Among the lines below, return each one that contains the word "global".
___ PROVIDED DATA
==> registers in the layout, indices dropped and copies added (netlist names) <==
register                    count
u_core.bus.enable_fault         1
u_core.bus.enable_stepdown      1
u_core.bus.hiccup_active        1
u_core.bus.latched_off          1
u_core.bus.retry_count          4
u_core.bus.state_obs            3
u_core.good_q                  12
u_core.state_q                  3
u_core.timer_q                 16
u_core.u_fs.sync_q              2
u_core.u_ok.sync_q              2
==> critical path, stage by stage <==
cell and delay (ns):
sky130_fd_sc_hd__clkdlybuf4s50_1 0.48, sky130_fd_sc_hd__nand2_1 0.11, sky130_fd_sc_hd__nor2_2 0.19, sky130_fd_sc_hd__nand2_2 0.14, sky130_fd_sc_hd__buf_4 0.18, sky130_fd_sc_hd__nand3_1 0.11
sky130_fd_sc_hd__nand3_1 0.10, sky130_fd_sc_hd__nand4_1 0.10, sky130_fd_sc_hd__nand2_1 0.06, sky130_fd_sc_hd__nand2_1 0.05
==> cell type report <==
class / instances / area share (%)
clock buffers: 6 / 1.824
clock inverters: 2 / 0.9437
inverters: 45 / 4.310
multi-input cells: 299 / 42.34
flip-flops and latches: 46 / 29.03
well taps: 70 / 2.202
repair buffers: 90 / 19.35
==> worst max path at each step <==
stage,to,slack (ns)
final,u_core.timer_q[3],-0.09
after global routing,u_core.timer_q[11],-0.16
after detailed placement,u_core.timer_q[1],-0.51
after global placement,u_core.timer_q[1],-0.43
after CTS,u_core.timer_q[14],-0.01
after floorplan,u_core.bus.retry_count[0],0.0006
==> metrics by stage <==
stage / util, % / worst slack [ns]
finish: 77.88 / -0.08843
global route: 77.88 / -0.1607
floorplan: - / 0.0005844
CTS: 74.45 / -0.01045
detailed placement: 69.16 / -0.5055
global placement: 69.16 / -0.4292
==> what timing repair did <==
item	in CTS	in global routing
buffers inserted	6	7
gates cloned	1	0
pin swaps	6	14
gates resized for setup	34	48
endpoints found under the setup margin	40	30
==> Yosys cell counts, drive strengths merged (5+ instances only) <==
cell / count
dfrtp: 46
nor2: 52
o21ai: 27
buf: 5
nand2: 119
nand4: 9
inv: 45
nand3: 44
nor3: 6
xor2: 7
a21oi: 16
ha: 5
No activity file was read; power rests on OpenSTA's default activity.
<file path="src/rtl/mux_pkg.sv">
// Shared types and defaults for the N:1 round-robin stream multiplexer.
package mux_pkg;

    typedef enum logic {
        MUX_MANUAL = 1'b0,
        MUX_RR     = 1'b1
    } mux_mode_e;

    localparam int MUX_DEF_N = 4;
    localparam int MUX_DEF_W = 8;

endpackage : mux_pkg

</file>
<file path="src/rtl/rr_arbiter.sv">
// Combinational round-robin arbiter: rotates the request vector so that
// index ptr lands at bit 0, priority-encodes the lowest set bit, then maps
// the offset back to an absolute channel index.
module rr_arbiter #(
    parameter int N  = 4,
    parameter int SW = $clog2(N)
) (
    input  logic [N-1:0]  req,
    input  logic [SW-1:0] ptr,
    output logic          gnt_valid,
    output logic [SW-1:0] gnt_idx
);

    logic [2*N-1:0] w_req2;
    logic [N-1:0]   w_rot;
    int             w_off;
    int             w_sum;

    // Rotate right by ptr (doubling the vector makes the wrap free), then
    // scan from the highest offset down so the lowest offset wins.
    always_comb begin
        w_req2    = {req, req};
        w_rot     = N'(w_req2 >> ptr);
        gnt_valid = 1'b0;
        w_off     = 0;
        for (int j = N - 1; j >= 0; j--) begin
            if (w_rot[j]) begin
                gnt_valid = 1'b1;
                w_off     = j;
            end
        end
        w_sum = int'(ptr) + w_off;
        if (w_sum >= N) begin
            w_sum = w_sum - N;
        end
        gnt_idx = SW'(w_sum);
    end

endmodule : rr_arbiter

</file>
<file path="src/rtl/mux_nx1_rr.sv">
// N:1, W-bit stream multiplexer with valid/ready handshake, one registered
// output stage and MANUAL / ROUND_ROBIN channel selection.
// Optional feature: define MUX_PARITY_EN to add the registered out_par port
// (even parity of out_data).
module mux_nx1_rr
    import mux_pkg::*;
#(
    parameter int N  = MUX_DEF_N,
    parameter int W  = MUX_DEF_W,
    parameter int SW = $clog2(N)
) (
    input  logic           clk,
    input  logic           rst,
    input  logic           mode,
    input  logic [SW-1:0]  sel,
    input  logic [N*W-1:0] in_data,
    input  logic [N-1:0]   in_valid,
    output logic [N-1:0]   in_ready,
    output logic [W-1:0]   out_data,
    output logic [SW-1:0]  out_ch,
    output logic           out_valid,
    input  logic           out_ready
`ifdef MUX_PARITY_EN
    ,
    output logic           out_par
`endif
);

    logic [W-1:0]  r_out_data;
    logic [SW-1:0] r_out_ch;
    logic          r_out_valid;
    logic [SW-1:0] r_rr_ptr;
`ifdef MUX_PARITY_EN
    logic          r_out_par;
`endif

    logic          w_load_ok;
    logic          w_man_valid;
    logic          w_rr_valid;
    logic [SW-1:0] w_rr_idx;
    logic          w_gnt_valid;
    logic [SW-1:0] w_gnt_idx;
    logic          w_xfer;
    logic [W-1:0]  w_sel_data;
    logic [SW-1:0] w_ptr_next;
    logic          w_is_rr;

    rr_arbiter #(
        .N  (N),
        .SW (SW)
    ) u_arb (
        .req       (in_valid),
        .ptr       (r_rr_ptr),
        .gnt_valid (w_rr_valid),
        .gnt_idx   (w_rr_idx)
    );

    assign w_is_rr   = (mux_mode_e'(mode) == MUX_RR);
    // The register can take a word when empty or when it is draining now.
    assign w_load_ok = ~r_out_valid | out_ready;

    // Manual grant: sel must name an existing channel whose valid is high;
    // an out-of-range sel matches no channel and so never grants.
    always_comb begin
        w_man_valid = 1'b0;
        for (int g = 0; g < N; g++) begin
            if ((sel == SW'(g)) && in_valid[g]) begin
                w_man_valid = 1'b1;
            end
        end
    end

    // Pick the active grant source for this cycle from the current mode.
    always_comb begin
        if (w_is_rr) begin
            w_gnt_valid = w_rr_valid;
            w_gnt_idx   = w_rr_idx;
        end else begin
            w_gnt_valid = w_man_valid;
            w_gnt_idx   = sel;
        end
    end

    assign w_xfer = ~rst & w_gnt_valid & w_load_ok;

    // One-hot ready towards the granted channel, plus the data select.
    always_comb begin
        in_ready   = '0;
        w_sel_data = '0;
        for (int g = 0; g < N; g++) begin
            if (w_gnt_idx == SW'(g)) begin
                in_ready[g] = w_xfer;
                w_sel_data  = in_data[g*W +: W];
            end
        end
    end

    assign w_ptr_next = (w_gnt_idx == SW'(N - 1)) ? '0 : w_gnt_idx + 1'b1;

    // Output register and round-robin pointer: load on transfer, clear valid
    // on a drain with nothing to replace it, hold everything on stall.
    always_ff @(posedge clk) begin
        if (rst) begin
            r_out_valid <= 1'b0;
            r_out_data  <= '0;
            r_out_ch    <= '0;
            r_rr_ptr    <= '0;
`ifdef MUX_PARITY_EN
            r_out_par   <= 1'b0;
`endif
        end else if (w_xfer) begin
            r_out_valid <= 1'b1;
            r_out_data  <= w_sel_data;
            r_out_ch    <= w_gnt_idx;
`ifdef MUX_PARITY_EN
            r_out_par   <= ^w_sel_data;
`endif
            if (w_is_rr) begin
                r_rr_ptr <= w_ptr_next;
            end
        end else if (r_out_valid && out_ready) begin
            r_out_valid <= 1'b0;
        end
    end

    assign out_data  = r_out_data;
    assign out_ch    = r_out_ch;
    assign out_valid = r_out_valid;
`ifdef MUX_PARITY_EN
    assign out_par   = r_out_par;
`endif

endmodule : mux_nx1_rr

</file>
### config.mk
export PLATFORM = sky130hd
export DESIGN_NAME = adc_serial_reader
export DESIGN_NICKNAME = d
export VERILOG_FILES = /design/src/rtl/adc_serial_reader.sv
export SDC_FILE = /design/constraint.sdc
export NUM_CORES = 1
export LEC_CHECK = 0
export ABC_AREA = 1
export BUFFER_PORTS_ARGS = -buffer_cell sky130_fd_sc_hd__buf_2
export CORE_AREA = 2 2 83 85
export DETAILED_ROUTE_END_ITERATION = 10
export DIE_AREA = 0 0 85 87
export PLACE_DENSITY = 0.86
export SLEW_MARGIN = 20
export SYNTH_ARGS = -nofsm -noshare
export SYNTH_HDL_FRONTEND = slang
export SYNTH_SLANG_ARGS = --single-unit
### constraint.sdc
create_clock -name fpga_clk -period 1.38 [get_ports fpga_clk]
set_input_delay 0.138 -clock fpga_clk [delete_from_list [all_inputs] [get_ports fpga_clk]]
set_output_delay 0.138 -clock fpga_clk [all_outputs]
set_load 0.02 [all_outputs]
______
ANSWER:
after global routing,u_core.timer_q[11],-0.16
after global placement,u_core.timer_q[1],-0.43
global route: 77.88 / -0.1607
global placement: 69.16 / -0.4292
item	in CTS	in global routing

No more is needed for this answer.